## [Task statement]
Beginning with the first line below, please repeat the material exactly, ending with the line that includes "max reg2reg |".

## [Information shown]
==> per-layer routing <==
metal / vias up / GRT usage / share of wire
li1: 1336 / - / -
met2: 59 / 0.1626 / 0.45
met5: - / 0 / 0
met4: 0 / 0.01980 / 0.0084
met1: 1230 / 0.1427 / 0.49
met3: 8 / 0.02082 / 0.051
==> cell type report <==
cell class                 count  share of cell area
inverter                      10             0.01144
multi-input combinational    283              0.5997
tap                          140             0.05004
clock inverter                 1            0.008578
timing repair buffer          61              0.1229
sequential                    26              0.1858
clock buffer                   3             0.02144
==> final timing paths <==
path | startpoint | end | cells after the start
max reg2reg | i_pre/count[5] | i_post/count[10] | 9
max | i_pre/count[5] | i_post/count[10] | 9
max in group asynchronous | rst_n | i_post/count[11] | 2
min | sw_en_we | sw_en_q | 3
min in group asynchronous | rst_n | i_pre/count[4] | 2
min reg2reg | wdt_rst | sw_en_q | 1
[config.mk]
export PLATFORM = sky130hd
export DESIGN_NAME = pairbus_target
export DESIGN_NICKNAME = d
export VERILOG_FILES = /design/src/rtl/pairbus_pkg.sv /design/src/rtl/pairbus_seq.sv /design/src/rtl/pairbus_deser.sv /design/src/rtl/pairbus_ser.sv /design/src/rtl/pairbus_target.sv
export SDC_FILE = /design/constraint.sdc
export NUM_CORES = 1
export LEC_CHECK = 0
export ABC_CLOCK_PERIOD_IN_PS = 3400
export BUFFER_PORTS_ARGS = -buffer_cell sky130_fd_sc_hd__buf_2
export CORE_MARGIN = 2
export CORE_UTILIZATION = 50
export DETAILED_ROUTE_END_ITERATION = 8
export GPL_TIMING_DRIVEN = 0
export PLACE_DENSITY_LB_ADDON = 0.08
export SYNTH_ARGS = -nofsm -noshare
export SYNTH_HDL_FRONTEND = slang
export SYNTH_HIERARCHICAL = 1
export SYNTH_SLANG_ARGS = --single-unit
[constraint.sdc]
create_clock -name clk -period 3.4 [get_ports clk]
set_clock_uncertainty 0.2 [all_clocks]
set_input_delay 1.02 -clock clk [delete_from_list [all_inputs] [get_ports clk]]
set_output_delay 1.02 -clock clk [all_outputs]
set_load 0.005 [all_outputs]
[src/rtl/pairbus_pkg.sv]
package pairbus_pkg;
  localparam int ADDR_W    = 17;
  localparam int HDR_BEATS = (ADDR_W + 1) / 2;

  typedef enum logic [2:0] {
    S_IDLE, S_ADDR, S_WDATA, S_WREN, S_WACK, S_RDREQ, S_RDOUT
  } seq_state_e;

  function automatic int data_beats(int dw);
    return dw / 2;
  endfunction

  function automatic int frame_beats(int dw);
    return HDR_BEATS + data_beats(dw);
  endfunction

  function automatic int cnt_bits(int dw);
    return $clog2(frame_beats(dw));
  endfunction
endpackage

[src/rtl/pairbus_seq.sv]
module pairbus_seq
  import pairbus_pkg::*;
#(
  parameter int DATA_W = 32,
  localparam int CNT_W = cnt_bits(DATA_W)
) (
  input  logic             clk,
  input  logic             rst_n,
  input  logic             req,
  input  logic             op_write,
  output logic             cap_en,
  output logic [CNT_W-1:0] beat_idx,
  output logic             wr_issue,
  output logic             wr_ack,
  output logic             rd_issue,
  output logic             rd_phase
);
  localparam logic [CNT_W-1:0] HDR_LAST   = CNT_W'(HDR_BEATS - 1);
  localparam logic [CNT_W-1:0] FRAME_LAST = CNT_W'(frame_beats(DATA_W) - 1);
  localparam logic [CNT_W-1:0] RD_LAST    = CNT_W'(data_beats(DATA_W) - 1);

  seq_state_e       state_q;
  logic [CNT_W-1:0] cnt_q;
  logic             in_frame;

  assign in_frame = (state_q == S_ADDR) || (state_q == S_WDATA);
  assign cap_en   = req && (in_frame || state_q == S_IDLE);
  assign beat_idx = (state_q == S_IDLE) ? '0 : cnt_q;
  assign wr_issue = (state_q == S_WREN);
  assign wr_ack   = (state_q == S_WACK);
  assign rd_issue = (state_q == S_RDREQ);
  assign rd_phase = (state_q == S_RDOUT);

  always_ff @(posedge clk) begin
    if (!rst_n) begin
      state_q <= S_IDLE;
      cnt_q   <= '0;
    end else begin
      case (state_q)
        S_IDLE: if (req) begin
          state_q <= S_ADDR;
          cnt_q   <= CNT_W'(1);
        end
        S_ADDR: begin
          if (!req) state_q <= S_IDLE;
          else begin
            cnt_q <= cnt_q + 1'b1;
            if (cnt_q == HDR_LAST) state_q <= op_write ? S_WDATA : S_RDREQ;
          end
        end
        S_WDATA: begin
          if (!req) state_q <= S_IDLE;
          else if (cnt_q == FRAME_LAST) state_q <= S_WREN;
          else cnt_q <= cnt_q + 1'b1;
        end
        S_WREN:  state_q <= S_WACK;
        S_WACK:  state_q <= S_IDLE;
        S_RDREQ: begin
          state_q <= S_RDOUT;
          cnt_q   <= '0;
        end
        S_RDOUT: begin
          if (cnt_q == RD_LAST) state_q <= S_IDLE;
          else cnt_q <= cnt_q + 1'b1;
        end
        default: state_q <= S_IDLE;
      endcase
    end
  end

  // a dropped request mid-frame lands in idle
  assert_abort_idle_R8: assert property (@(posedge clk) disable iff (!rst_n)
    (in_frame && !req) |=> (state_q == S_IDLE && !wr_issue && !rd_issue));

  // write strobe lasts one cycle and the acknowledge follows it
  assert_we_then_ack_R5: assert property (@(posedge clk) disable iff (!rst_n)
    wr_issue |=> (wr_ack && !wr_issue));
endmodule

[src/rtl/pairbus_deser.sv]
module pairbus_deser
  import pairbus_pkg::*;
#(
  parameter int DATA_W = 32,
  localparam int CNT_W = cnt_bits(DATA_W),
  localparam int FRAME_BITS = 2 * frame_beats(DATA_W)
) (
  input  logic              clk,
  input  logic              rst_n,
  input  logic              cap_en,
  input  logic [CNT_W-1:0]  beat_idx,
  input  logic [1:0]        lane_in,
  output logic              op_write,
  output logic [ADDR_W-1:0] addr,
  output logic [DATA_W-1:0] wdata
);
  localparam logic [CNT_W-1:0] HDR_LAST = CNT_W'(HDR_BEATS - 1);

  // Stream image: {data, address, op}; beat k fills bits 2k+1:2k
  logic [FRAME_BITS-1:0] img_q;

  always_ff @(posedge clk) begin
    if (!rst_n) img_q <= '0;
    else if (cap_en) img_q[{beat_idx, 1'b0} +: 2] <= lane_in;
  end

  assign op_write = img_q[0];
  assign addr     = img_q[ADDR_W:1];
  assign wdata    = img_q[FRAME_BITS-1 -: DATA_W];

  // the flag comes from lane bit 0 of the first beat
  assert_op_capture_R1: assert property (@(posedge clk) disable iff (!rst_n)
    (cap_en && beat_idx == '0) |=> (op_write == $past(lane_in[0])));

  // data beats leave the captured address untouched
  assert_addr_hold_R2: assert property (@(posedge clk) disable iff (!rst_n)
    (cap_en && beat_idx > HDR_LAST) |=> $stable(addr));
endmodule

[src/rtl/pairbus_ser.sv]
module pairbus_ser #(
  parameter int DATA_W = 32
) (
  input  logic              clk,
  input  logic              rst_n,
  input  logic              load,
  input  logic              shift,
  input  logic [DATA_W-1:0] rd_data,
  output logic [1:0]        lane_out
);
  logic [DATA_W-1:0] sh_q;

  always_ff @(posedge clk) begin
    if (!rst_n) sh_q <= '0;
    else if (load) sh_q <= rd_data;
    else if (shift) sh_q <= {2'b00, sh_q[DATA_W-1:2]};
  end

  assign lane_out = shift ? sh_q[1:0] : 2'b00;
endmodule

[src/rtl/pairbus_target.sv]
module pairbus_target
  import pairbus_pkg::*;
#(
  parameter int DATA_W = 32
) (
  input  logic              clk,
  input  logic              rst_n,
  input  logic              req,
  input  logic [1:0]        lane_in,
  output logic              ack,
  output logic [1:0]        lane_out,
  output logic [16:0]       reg_addr,
  output logic [DATA_W-1:0] reg_wdata,
  output logic              reg_we,
  output logic              reg_re,
  input  logic [DATA_W-1:0] reg_rdata
);
  localparam int CNT_W = cnt_bits(DATA_W);
  localparam int DB    = data_beats(DATA_W);
  localparam int RUN_W = $clog2(DB + 1);

  logic             cap_en, op_write, wr_issue, wr_ack, rd_issue, rd_phase;
  logic [CNT_W-1:0] beat_idx;

  pairbus_seq #(.DATA_W(DATA_W)) u_seq (
    .clk(clk), .rst_n(rst_n), .req(req), .op_write(op_write),
    .cap_en(cap_en), .beat_idx(beat_idx), .wr_issue(wr_issue),
    .wr_ack(wr_ack), .rd_issue(rd_issue), .rd_phase(rd_phase)
  );

  pairbus_deser #(.DATA_W(DATA_W)) u_deser (
    .clk(clk), .rst_n(rst_n), .cap_en(cap_en), .beat_idx(beat_idx),
    .lane_in(lane_in), .op_write(op_write), .addr(reg_addr), .wdata(reg_wdata)
  );

  pairbus_ser #(.DATA_W(DATA_W)) u_ser (
    .clk(clk), .rst_n(rst_n), .load(rd_issue), .shift(rd_phase),
    .rd_data(reg_rdata), .lane_out(lane_out)
  );

  assign ack    = wr_ack | rd_phase;
  assign reg_we = wr_issue;
  assign reg_re = rd_issue;

  // Length of the current read acknowledge run, for R7
  logic [RUN_W-1:0] run_q;
  always_ff @(posedge clk) begin
    if (!rst_n) run_q <= '0;
    else if (rd_phase) run_q <= run_q + 1'b1;
    else run_q <= '0;
  end

  // the output lane is quiet whenever no acknowledge is up
  assert_lane_quiet_R9: assert property (@(posedge clk) disable iff (!rst_n)
    !ack |-> (lane_out == 2'b00));

  // a read acknowledge run lasts exactly DATA_W/2 cycles
  assert_rd_ack_len_R7: assert property (@(posedge clk) disable iff (!rst_n)
    $fell(rd_phase) |-> (run_q == RUN_W'(DB)));

  // the read strobe is one cycle and data starts right after it
  assert_re_to_data_R6: assert property (@(posedge clk) disable iff (!rst_n)
    reg_re |=> (ack && !reg_re));

  // strobes and acknowledge never overlap
  assert_strobe_excl_R4: assert property (@(posedge clk) disable iff (!rst_n)
    $onehot0({reg_we, reg_re, ack}));

  // address is steady while the write strobe is up
  assert_addr_at_we_R2: assert property (@(posedge clk) disable iff (!rst_n)
    reg_we |-> $stable(reg_addr));
endmodule

==> results of run 1 <==
## stage by stage
stage / instance area, um^2 / utilization (%) / setup slack, ns / setup TNS [ns]
global route: 5600 / 60.6 / 0.0521 / 0
detailed placement: 5360 / 58.0 / -0.00201 / -0.00201
CTS: 5590 / 60.5 / 0.0764 / 0
finish: 5600 / 60.6 / 0.264 / 0
floorplan: 4740 / - / 0.558 / 0
global placement: 5360 / 58.0 / 0.0374 / 0
## flip-flops by register name, summed over array words and instances (netlist names)
signal / count
u_seq/state_q: 3
u_deser/img_q: 50
u_seq/cnt_q: 5
u_ser/sh_q: 32
## cell usage in the layout, fill, tap and decap left out, types with 3 or more instances in the layout
cell	netlist	final
buf_4	4	4
clkbuf_8	1	10
and2_1	4	4
mux2i_1	51	51
nand3b_1	3	3
inv_1	13	13
buf_2	5	95
o211a_1	30	30
nand3_1	14	14
o22ai_1	3	3
nor2_1	21	19
nand2b_1	41	41
or3_1	5	5
nand2_1	62	62
mux2_4	26	26
or3b_1	6	6
dfxtp_1	90	90
mux2_2	4	4
a21oi_1	10	10
buf_6	5	5
a22oi_1	3	3
a21o_1	3	3
nor3b_1	3	3
ha_1	7	7
a31oi_1	5	5
nor2b_1	12	12
clkbuf_1	13	12
## per-layer routing
layer  part of all wire (%)  up-vias  track usage (%)
met1                     44     1798             25.9
met3                    5.0       15             5.18
met4                    1.8        0             7.48
met5                      0        -                0
li1                       -     1916                -
met2                     50      122             38.8
## cell type report
type,instances,area [um^2],area share (%)
Clock buffer,9,124,2.21
Buffer,29,184,3.28
Sequential cell,90,1800,32.2
Tap cell,129,161,2.88
Timing Repair Buffer,90,450,8.04
Clock inverter,7,110,1.97
Inverter,13,48.8,0.871
Multi-Input combinational cell,355,2720,48.6
## critical path: stages (launching register included)
cell and delay [ns]:
dfxtp_1 0.39, clkbuf_2 0.27, nor3_4 0.10, nor2_2 0.26, inv_1 0.14, ha_1 0.32, or4b_4 0.26, nand3_1 0.12
or3b_1 0.49, or3_1 0.37, mux2i_1 0.16
## where the power goes
part | internal, mW | switching, mW
clock | 0.426 | 0.414
sequential | 1.09 | 0.0313
combinational | 0.223 | 0.296
total | 1.74 | 0.741
## cell families (layout without fill, tap and decap cells)
| family | after synthesis | count (layout) |
|---|---|---|
| AND/OR/NAND/NOR | 191 | 191 |
| flip-flops | 90 | 90 |
| multiplexers | 81 | 81 |
| AO/OA/AOI/OAI | 75 | 75 |
| buffers and inverters | 42 | 148 |
| adder cells (fa/ha/maj) | 7 | 7 |
| XOR/XNOR | 1 | 1 |
## path summary, 6_finish.rpt
path | from | end | slack, ns | cells past startpoint
setup reg to reg | u_seq/state_q[0]$_SDFFE_PN0P_ | u_deser/img_q[36]$_SDFFE_PN0P_ | 0.26 | 10
hold / removal | u_deser/img_q[3]$_SDFFE_PN0P_ | u_deser/img_q[3]$_SDFFE_PN0P_ | 0.26 | 2
hold reg to reg | u_deser/img_q[3]$_SDFFE_PN0P_ | u_deser/img_q[3]$_SDFFE_PN0P_ | 0.26 | 2
setup / recovery | u_seq/state_q[0]$_SDFFE_PN0P_ | u_deser/img_q[36]$_SDFFE_PN0P_ | 0.26 | 10
==> results summary, run 1 <==
The worst setup path is captured at a register. The total number of H-tree levels came out at 3. The total number of clock tree sinks came out at 90.

The iteration-0 DRC count of the detailed router came out at 118. The via density per instance came out at 5.33. Power spread over the standard cell area amounts to 444 nW/um^2. The clock buffer count from CTS came out at 9. STA classifies the critical path startpoint as a register. The count of cells in the finished layout, fillers not included, comes to 722. The multiplexer share of the synthesized area came out at 19.9%. For this run, the number of Yosys warnings is 6.

The number of antenna repair diodes came out at 0. The final weighted congestion of routability-driven global placement came out at about 0.85. IR analysis of the VDD net gives a maximum drop of 0.232 mV.

The number of enable flip-flop cells after synthesis came out at 0. Dividing the detail-routed wire length by the instance count gives 15.2 um. The tool flagged a number of max-cap violations equal to 0. The post-synthesis cell area came out at 4740 um^2. The count of standard-cell rows is 35. The post-synthesis register bit count is 90.

The path class of the tightest hold or removal check is register to register. The remaining max-slew budget at the tightest pin is 51.3%. By count the netlist is led by dfxtp_1, nand2_1, mux2i_1, nand2b_1, o211a_1. The period utilization came out at 92.2%. The share of Yosys cell area claimed by the top area cell type is 38.0%. The clock passes through at most 2 buffers. On the final layout, the worst hold slack is 0.260 ns. In the synthesized netlist, the number of instances is 487.

The boundary pin count came out at 91. The initial core utilization came out at 51.3%. The clock insertion delay at the later pin of the skew report is around 0.36 ns.

The synthesized-area fraction occupied by ao, oa, aoi and oai cells is between 10% and 20%. The wire length of the first global-routing pass is 17.9 mm. The final routed wirelength across all metal layers is roughly 11 mm. In this run the horizontal extent of the chip is 101 um.

The post-DP HPWL is 8.20 mm. The die height is 101 um. The quantity of gates resized following cts is 2. The area of the die came out at 10300 um^2. The total iterations of the first detailed-routing run came out at 5. The top cell type by total area after synthesis is dfxtp_1. The number of placed instances, taps included came out at 706. The clock-pin transition on the worst setup and hold timing paths came out at approximately 0.10 ns. The xor and xnor fraction of the mapped netlist area came out at 0.185%. The total via count after detailed routing is 3851.

The global-route usage over all layers is 21.9%. At the worst endpoint, the required time is 3.50 ns. The arrival time at the worst endpoint is around 3.2 ns. The most common cell in the synthesized netlist is dfxtp_1. Compared with the post-synthesis result, the final layout area differs by 18.1%. The hold buffer count at CTS is 0. The arithmetic-cell share of the synthesized area counting full adders, half adders and majority gates is about 1.8%. TritonCTS built the clock tree.

The worst setup path is of the register to register kind. The run finished with clean final reports. The number of different library cells in the post-synthesis netlist is 61. The total power of the final layout is 2.48 mW.

The total leakage power came out at 2.76 nW. At the end of the flow, the number of nets in the layout was about 630. During placement, the flow inserted port buffers numbering 90.

The count of antenna-violating nets left after detailed routing is 0. The commonest register cell after synthesis is dfxtp_1. The count of endpoints failing hold in the final timing report is 0. For this run, the register share of the synthesized area comes to between 30% and 40%. The post-synthesis net count is 531.

The maximum clock frequency is approximately 0.32 GHz. The number of pins exceeding their max-slew limit in the final report came out at 0. In this run the clock root is driven by a clkbuf_8.

The share of synthesized cell area in and, or, nand and nor gates came out at 22.0%. The core footprint is between 9000 and 10000 um^2. The via count of the first global-routing pass came out at 3796. The top fanout value on the critical path is 10.

The remaining global-route overflow came out at 0. In the final layout, the share of cells above drive strength 1 is 28.2%. The async set-or-reset flop fraction in the synthesized netlist came out at 0%.

Yosys attributes the largest share of cell area to dfxtp_1, mux2i_1, mux2_4. After synthesis, the largest family of logic cells by area is simple AND/OR/NAND/NOR gates. The setup-violating endpoint count in the final report is 0. Counting I/O delays and the setup requirement, the final critical path takes 3.14 ns. The mean cell area of the mapped netlist came out at 9.74 um^2. The number of antenna violations at the first check in global routing is 0. The layout has 817 filler cells. The slew at the pin closest to its max-slew limit is 0.728 ns. The maximum number of pins on one net before global-route repair is 18.

For this run, design rule violations remaining after detail routing come to 0. Setup repair after global routing left no endpoint under its margin. The number of buffers inserted to repair setup after CTS came out at 0.
Power figures use the tool's default switching activity.
==> run 2, diff against run 1 <==
--- a/config.mk
+++ b/config.mk
@@ -12,6 +12,7 @@
 export DETAILED_ROUTE_END_ITERATION = 8
 export GPL_TIMING_DRIVEN = 0
 export PLACE_DENSITY_LB_ADDON = 0.08
+export SKIP_CTS_REPAIR_TIMING = 1
 export SYNTH_ARGS = -nofsm -noshare
 export SYNTH_HDL_FRONTEND = slang
 export SYNTH_HIERARCHICAL = 1
==> constraint.sdc (replaced) <==
create_clock -name clk -period 3.4 [get_ports clk]
set_clock_uncertainty 0.2 [all_clocks]
set_input_delay 1.02 -clock clk [delete_from_list [all_inputs] [get_ports clk]]
set_output_delay 1.02 -clock clk [all_outputs]
set_load 0.1 [all_outputs]
==> run 2 against run 1 <==
Effect of this change: critical path depth fell by 3; non-clock buffer count stayed put; sequential share of layout area about the same; power grew 1.8%; via count hardly changed; sequential power barely moved; maximum frequency down 4.1%; highest routed layer unchanged.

## [Answer space]
==> per-layer routing <==
metal / vias up / GRT usage / share of wire
li1: 1336 / - / -
met2: 59 / 0.1626 / 0.45
met5: - / 0 / 0
met4: 0 / 0.01980 / 0.0084
met1: 1230 / 0.1427 / 0.49
met3: 8 / 0.02082 / 0.051
==> cell type report <==
cell class                 count  share of cell area
inverter                      10             0.01144
multi-input combinational    283              0.5997
tap                          140             0.05004
clock inverter                 1            0.008578
timing repair buffer          61              0.1229
sequential                    26              0.1858
clock buffer                   3             0.02144
==> final timing paths <==
path | startpoint | end | cells after the start
max reg2reg | i_pre/count[5] | i_post/count[10] | 9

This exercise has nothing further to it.